Observation data Epoch J2000.0 Equinox J2000.0 (ICRS)
- Constellation: Tucana
- Right ascension: 00^{h} 55^{m} 00.31129^{s}
- Declination: −69° 31′ 37.5025″
- Apparent magnitude (V): +5.45

Characteristics
- Spectral type: K2 III
- B−V color index: +1.10

Astrometry
- Radial velocity (R_{v}): +5.1±2.8 km/s
- Proper motion (μ): RA: +6.842 mas/yr Dec.: −43.735 mas/yr
- Parallax (π): 14.6214±0.0817 mas
- Distance: 223 ± 1 ly (68.4 ± 0.4 pc)
- Absolute magnitude (M_{V}): +1.29

Details
- Mass: 1.75 M_{☉}
- Radius: 9.84+0.22 −0.42 R_{☉}
- Luminosity: 39.2±0.3 L_{☉}
- Surface gravity (log g): 2.74 cgs
- Temperature: 4,605+101 −52 K
- Metallicity [Fe/H]: −0.07±0.14 dex
- Rotational velocity (v sin i): 3.14 km/s
- Other designations: λ^{2} Tuc, CD−70°40, FK5 34, HD 5457, HIP 4293, HR 270, SAO 248281

Database references
- SIMBAD: data

= Lambda2 Tucanae =

Binary star in the constellation Tucana

Lambda^{2} Tucanae is a solitary star in the southern constellation of Tucana. It is faintly visible to the naked eye with an apparent visual magnitude of +5.45. Based upon an annual parallax shift of 14.6 mas as seen from Earth, it is located around 223 light years from the Sun. At that distance, the visual magnitude of the star is diminished by an extinction factor of 0.09 due to interstellar dust.
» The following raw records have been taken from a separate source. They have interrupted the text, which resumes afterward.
### ./constraint.sdc
current_design flight_control

set clk_period 4.8
set clk_io_pct 0.2

create_clock -name clk0 -period $clk_period [get_ports {Clk}]

set non_clock_inputs [all_inputs -no_clocks]
set_input_delay [expr $clk_period * $clk_io_pct] -clock clk0 $non_clock_inputs
set_output_delay [expr $clk_period * $clk_io_pct] -clock clk0 [all_outputs]
### ./run.sh
#!/bin/bash
# OpenROAD 26Q1-2900-gdf79404cd8, Yosys 0.63+post, stock flow scripts
make -C /OpenROAD-flow-scripts/flow DESIGN_CONFIG=/design/flow/config.mk WORK_HOME=/design/flow/orfs finish
### ./config.mk
export PLATFORM = sky130hd
export DESIGN_NAME = flight_control
export DESIGN_NICKNAME = flight_control
export VERILOG_FILES = /design/flow/design.v
export SDC_FILE = /design/flow/constraint.sdc
export NUM_CORES = 4
export LEC_CHECK = 1
export CORE_AREA = 10 10 103 103
export DIE_AREA = 0 0 113 113
### ./design.v
`timescale 1ns / 1ps
module flight_control(Clk, reset, Start, Ack, Stop, BtnU, BtnD, Bird_X_L, Bird_X_R, Bird_Y_T, Bird_Y_B,
   q_Initial, q_Flight, q_Stop, PositiveSpeed, NegativeSpeed );
input 	Clk, reset, Start, Ack, Stop;
input 	BtnU, BtnD;
output [9:0] Bird_X_L;
output [9:0] Bird_X_R;
output [9:0] Bird_Y_T;
output [9:0] Bird_Y_B;
output [9:0] PositiveSpeed;
output [9:0] NegativeSpeed;
output q_Initial, q_Flight, q_Stop;
reg [2:0] state;
assign {q_Stop, q_Flight, q_Initial} = state;
reg [9:0] PositiveSpeed;
reg[9:0] pos_temp;
reg [9:0] NegativeSpeed;
reg [9:0] Bird_X_L;
reg [9:0] Bird_X_R;
reg [9:0] Bird_Y_T;
reg [9:0] Bird_Y_B;
localparam
			QInitial = 3'b001,
			QFlight	= 3'b010,
			QStop 	= 3'b100,
			UNK		= 3'bXXX;
reg j;
parameter step = 4;
parameter MIN_BIRD_Y = step;
parameter MAX_BIRD_Y = 767 - 128;
always @ (posedge Clk, posedge reset)
begin	
	if(reset)
	begin
		state <= QInitial;
	end
	else
	begin
		case(state)
			QInitial:
			begin
				if(Start)  
					state <= QFlight;
				PositiveSpeed <= 10'd0;
				NegativeSpeed <= 10'd0;
				Bird_X_L <= 10'd230;  
				Bird_X_R <= 10'd249;  
				Bird_Y_T <= 10'd220; 
				Bird_Y_B <= 10'd239;  
			end	
			QFlight:
			begin
				if(Stop)
					state <= QStop;
				else 
				begin
					j <= 0;
					if (BtnU & Bird_Y_T > MIN_BIRD_Y)
						begin
						Bird_Y_T <= Bird_Y_T - step;
						Bird_Y_B <= Bird_Y_B - step;
						end
					else if (BtnD & Bird_Y_B < MAX_BIRD_Y)
						begin
						Bird_Y_T <= Bird_Y_T + step;
						Bird_Y_B <= Bird_Y_B + step;
						end
				end
			end	
			QStop:
			begin
				if(Ack)
					state <= QInitial;
			end
			default:
				state <= UNK;
		endcase
	end
end
endmodule
==> ds_physical_params.txt <==
Implementation parameters

Parameter                              Value

Status
  Status .................. complete, no violations

Die
  Overall die height .................. between 100 and 150 um
  Placeable core region .................. 8300 um2
  Overall chip area .................. 12800 um2
  Cell Rows .................. 33
  Top-level I/O count .................. around 70
  Die Span X .................. approximately 110 um
  Initial cell density of the core .................. 21.4%

Setup path
  Arrival time of data at the critical path endpoint .................. 2.98 ns
  Critical Path End Type .................. flop
  Data required time of the worst path .................. 4.69 ns
  Highest net fanout along the worst path .................. 16
  Path type of the worst setup path .................. primary input to flop
  Startpoint kind of the worst setup timing path .................. primary input

Clock network
  Total of cells resized after clock tree synthesis .................. 0
  Library cell used as clock root buffer .................. sky130_fd_sc_hd__clkbuf_8
  Clock transition at the registers of the reported paths .................. 0.07 ns
  Number of hold-repair buffers added at the cts stage .................. 0
  Number of post-CTS setup repair buffers .................. 0
  Clock H-tree levels .................. 1
  Clock network latency to the later pin of the worst-skew pair .................. 0.25 ns
  Clock sink count .................. 19
  Maximum clock path buffer count .................. 2
  Number of buffers created by CTS .................. 3
  CTS tree .................. yes

Routing
  Average routed wire per standard cell .................. 13.3 um
  Tally of nets with antenna violations remaining after routing .................. 0
  Number of iterations in the first detailed-routing pass .................. 4
  Detailed-route DRC error count .................. 0
  First-iteration detailed-routing DRC count .................. 87
  DRT Wirelength .................. around 4300 um
  Total via count after detailed routing .................. between 1000 and 1500
  Drt via density .................. between 4 and 5
  Diode count .................. 0

Layout
  Synth-to-layout area growth .................. 11.9%
  Share of the core filled with cells in the final layout .................. 23.9%
  Proportion of layout cells with a drive suffix above 1 .................. approximately 5%

Place
  Global placement routability congestion .................. 0.834
  Post-DP HPWL .................. 3320 um
  Place WS .................. 1.43 ns
  Port Buffer Count .................. 25

Logic synthesis
  Post-synth mux share .................. 6.85%
  Netlist area before placement .................. approximately 1800 um2
  Warnings, synthesis .................. 1
  Average footprint of a synthesized cell .................. roughly 9 um2
  Sequential-to-total area share from yosys stat .................. 31.4%
  Library cells used by synthesis .................. 47
  Number of flip-flops and latches in the synthesized netlist .................. 19
  Number of standard cells reported by yosys .................. 200
  Simple Share, Synth .................. 22.6%
  Synth Area in Adders .................. 2.82%
  Chip Area, Yosys .................. roughly 1800 um2
  Number of instances in the synthesized netlist .................. roughly 200
  Dominant combinational cell family by area after synthesis .................. buffers and inverters
  Ao+oa area frac .................. 11.9%
  Fraction of synthesized cell area in xor and xnor cells .................. 0.988%

STA
  Post-layout min period .................. 3.10 ns
  Worst max-slew margin expressed relative to the limit .................. 52.3%
  Total negative slack .................. 0 ns
  Final number of max-transition violations .................. 0
  Period utilisation layout .................. 64.5%
  Final-report setup violation count .................. 0
  Final count of hold timing violations .................. 0
  Worst slew pin tran .................. ~0.71 ns
  Achievable frequency .................. 323 MHz
  RSZ-0062 raised after global routing .................. no
  Post-route clock skew .................. 0.00343 ns
  Worst Slack Setup Final .................. 1.70 ns

Global routing
  All-Layer GR Usage .................. 6.41%
  Global-route wire length before repair .................. 6950 um
  Pin count of the biggest net entering global routing .................. 23
  Final global-route overflow total .................. 0
  Initial antenna violation count .................. 0
  Vias in the first global route .................. ~1400

Worst hold path
  Worst min-delay path class .................. flop to flop

Run
  Max-cap violations .................. 0
  Number of warnings the tools reported .................. 27

Pwr
  Internal portion of total power .................. 0.433 mW
  Net switching share of the total power .................. 37.2%
  Pleak .................. 0.794 nW
  Part of the power in registers .................. between 40% and 50%
  Worst IR Drop VDD .................. 114 uV
  Cell area power density .................. 348 nW/um2
  Combinational power share .................. 42.1%
  Switch Pwr .................. 0.257 mW
  Part of the total power dissipated in the clock network .................. 15.9%
==> cells by family after synthesis <==
logic type / Yosys count
compound gates: 29
xor+xnor: 2
fa+ha+maj: 4
buf+inv: 59
flops: 19
mux: 12
other cells: 2
simple gates: 73
==> power groups by stage <==
stage	clock [mW]	combinational, mW	sequential, mW
finish	0.110	0.290	0.290
CTS	0.115	0.296	0.290
global route	0.120	0.326	0.299
==> routing by layer <==
metal,up-vias,routed length [um],GRT usage (%)
met2,57,2060,10.4
met1,647,1800,7.87
li1,672,-,-
met5,-,0,0
met3,2,425,3.10
met4,0,18,0.423
==> cell usage after synthesis, drive strengths merged <==
cell type | count | share of area (%)
nor2b | 1 | 0.35
dfrtp | 2 | 2.8
nor2 | 14 | 3.0
nand3 | 8 | 2.3
or3b | 1 | 0.49
o31ai | 2 | 1.6
mux2 | 1 | 0.64
a211o | 1 | 0.49
a32o | 1 | 0.56
or4 | 3 | 1.5
nor3b | 3 | 1.3
nor4bb | 1 | 0.56
mux2i | 11 | 6.2
clkbuf | 6 | 1.3
o22ai | 2 | 0.71
o32a | 1 | 0.56
o21ai | 3 | 0.85
xnor2 | 2 | 0.99
buf | 47 | 21
o21a | 1 | 0.42
conb | 2 | 0.42
or3 | 3 | 1.1
a21oi | 8 | 2.3
nor4b | 1 | 0.49
and2 | 3 | 1.1
nand2b | 3 | 1.1
o311ai | 1 | 0.49
and4b | 1 | 0.56
a31oi | 3 | 1.1
o21bai | 1 | 0.42
inv | 6 | 1.3
and3 | 5 | 1.8
a22oi | 1 | 0.42
nand4 | 2 | 0.71
ha | 4 | 2.8
nand3b | 2 | 0.85
nand2 | 13 | 2.8
edfxtp | 16 | 27
o31a | 2 | 0.99
o32ai | 2 | 0.99
dfstp | 1 | 1.5
nor3 | 5 | 1.4
nor4 | 4 | 1.4
==> critical path, cell delays in order <==
cell	delay (ns)
sky130_fd_sc_hd__clkdlybuf4s50_1	0.64
sky130_fd_sc_hd__o31a_1	0.54
sky130_fd_sc_hd__and3_2	0.27
sky130_fd_sc_hd__or3_1	0.57
==> state kept, by name, indices dropped and copies added, names as in the netlist <==
register and count:
Bird_Y_B 8, Bird_Y_T 8, state 3
==> final cells by class <==
type                       count  area, um2
timing repair buffer          26        258
fill                         892       6320
sequential                    19        557
clock buffer                   4       45.0
multi-input combinational    164        970
inverter                       6       22.5
tap                          105        131
==> final timing paths <==
kind	startpoint	endpoint	slack, ns	cells past startpoint
max in group asynchronous	reset	state[0]	3.66	2
min reg2reg	state[0]	state[2]	0.53	1
min in group asynchronous	reset	state[1]	0.93	2
max	BtnU	Bird_Y_T[7]	1.70	4
max reg2reg	Bird_Y_T[2]	Bird_Y_T[7]	1.75	6
min	state[0]	state[2]	0.53	1
==> placed cells by master (no fill, tap or decap), types with 3 or more instances in the layout <==
master and n:
sky130_fd_sc_hd__nor2_1 14, sky130_fd_sc_hd__o21ai_0 3, sky130_fd_sc_hd__nand2b_1 3, sky130_fd_sc_hd__mux2i_1 11
sky130_fd_sc_hd__inv_1 6, sky130_fd_sc_hd__conb_1 44, sky130_fd_sc_hd__and2_1 3, sky130_fd_sc_hd__clkdlybuf4s50_1 25
sky130_fd_sc_hd__nand3_1 8, sky130_fd_sc_hd__nand2_1 13, sky130_fd_sc_hd__or3_1 3, sky130_fd_sc_hd__nor3_1 5
sky130_fd_sc_hd__a21oi_1 8, sky130_fd_sc_hd__a31oi_1 3, sky130_fd_sc_hd__and3_1 4, sky130_fd_sc_hd__clkbuf_8 3
sky130_fd_sc_hd__ha_1 4, sky130_fd_sc_hd__nor4_1 4, sky130_fd_sc_hd__edfxtp_1 16
==> stage by stage <==
stage | hold WS, ns | power (mW) | cells | cell area, um2
after floorplan | 0.480 | 0.487 | 242 | 1930
after global placement | 0.510 | 0.585 | 320 | 1940
after detailed placement | 0.510 | 0.586 | 320 | 1940
after CTS | 0.528 | 0.700 | 324 | 1980
after global routing | 0.541 | 0.745 | 324 | 1980
final | 0.527 | 0.690 | 324 | 1980
No activity file was given, so power comes from the tool's default toggle rates.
This is an orange-hued K-type giant star on the red giant branch, with a stellar classification of K2 III. It has an estimated 1.75 times the mass of the Sun but after evolving away from the main sequence it has expanded to 9.8 times the Sun's radius. The star is radiating 39 times the solar luminosity from its photosphere at an effective temperature of 4,605 K.